I think Rick's intention was to encourage those overawed by what is displayed on this site - as Bogs said, individually we know very little - machining is not a skill like the ability to paint a picture but something that everyone can learn to do.

The collective knowledge and artistry (I can only copy) and encouragement on this site is what helps all of us achieve things we might not accomplish on our own.

Many years ago when facing a rather daunting project, an old hand said "its all just nuts and bolts" - nothing is really that daunting if you break it down into its component parts.

And we are all here to help !

Ken


----------



## lazylathe (Apr 26, 2012)

Great post and encouragement Rick!!! ;D

Myself having no machining experience at all and only a basic woodworking background
to go on find all these new machines in my basement quite daunting!!
I love the look, sound and smell of them.
I loved restoring them and making them functional again.
Now comes the time to use them!

Step up to the Imperial Fighter (can you tell i grew up on Star Wars??)
Now how much is a thou??? I have no idea...
Tell me to take 0.1mm off and i can do that fairly easily.

So for me it is learning a whole new system of numbers as well as the machines.
Plans with fractions on?? Come on!!!! ???
Going to have to get a fancy fractional caliper and find the number!!
Sometimes feel like a Jeopardy contestant!! :big:

But it is fun!!!
Even though i have not really made anything yet, i have used the machines to fix stuff!
For now i am working on Catminer's Fizgig and i have it running much better!!
So small successes at a time!!

It is going to be a long but fun journey!!
And i am here for the long haul with all my questions in tow!!! :big:

Thanks to everyone that shares so freely and makes this place so great!!!

Andrew


----------



## gbritnell (Apr 26, 2012)

Good thread Rick,

What makes a hobby machinist? More to the point what makes a machinist? 

When I worked for a living I like you always tried to split whatever dimension I was given and have always applied that to my work. Could I do it on the first day or the first week or month, not at all but with practice came the ability to do so. 

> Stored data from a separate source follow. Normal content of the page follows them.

$ cat config.mk
export PLATFORM = sky130hd
export DESIGN_NAME = pla_array
export DESIGN_NICKNAME = d
export VERILOG_FILES = /design/src/rtl/pla_pkg.sv /design/src/rtl/pla_cfg_store.sv /design/src/rtl/pla_and_plane.sv /design/src/rtl/pla_or_plane.sv /design/src/rtl/pla_array.sv
export SDC_FILE = /design/constraint.sdc
export NUM_CORES = 1
export LEC_CHECK = 0
export BUFFER_PORTS_ARGS = -buffer_cell sky130_fd_sc_hd__buf_4
export CORE_ASPECT_RATIO = 1.4
export CORE_MARGIN = 2
export CORE_UTILIZATION = 61
export CTS_CLUSTER_SIZE = 25
export DETAILED_ROUTE_END_ITERATION = 16
export PLACE_DENSITY = 0.82
export SETUP_SLACK_MARGIN = 0.5
export SYNTH_ARGS = -nofsm -noshare
export SYNTH_HDL_FRONTEND = slang
export SYNTH_HIERARCHICAL = 1
export SYNTH_SLANG_ARGS = --single-unit
export TNS_END_PERCENT = 1
$ cat constraint.sdc
create_clock -name clk -period 2.21 [get_ports clk]
set_clock_uncertainty 0.15 [all_clocks]
set_input_delay 0.221 -clock clk [delete_from_list [all_inputs] [get_ports clk]]
set_output_delay 0.221 -clock clk [all_outputs]
set_load 0.01 [all_outputs]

I have been at this endeavor for almost 50 years now. I was fortunate enough to learn from the 'old timers' who were some of the best general machinists around. By that I mean they could run a lathe, a horizontal mill, a vertical mill, a surface grinder and many others. Along with their machining knowledge came one of the greatest skills as far as I'm concerned and that was problem solving. Not every job is a matter of chucking up a piece of stock and removing metal. Sometimes its figuring out how to hold a complex shaped part to do 3 or 4 different operations and still have something to clamp to. 

What a lot of 'youngsters' and by that I mean beginners, young or old, coming into this hobby overlook is the amount of experience it takes to get to a certain point. As has been stated a lot of us come from different working backgrounds, plumbers, electricians, carpenters etc. With each trade comes a learning period, some longer than others but still to get to the point of perfection with each comes years of practice. 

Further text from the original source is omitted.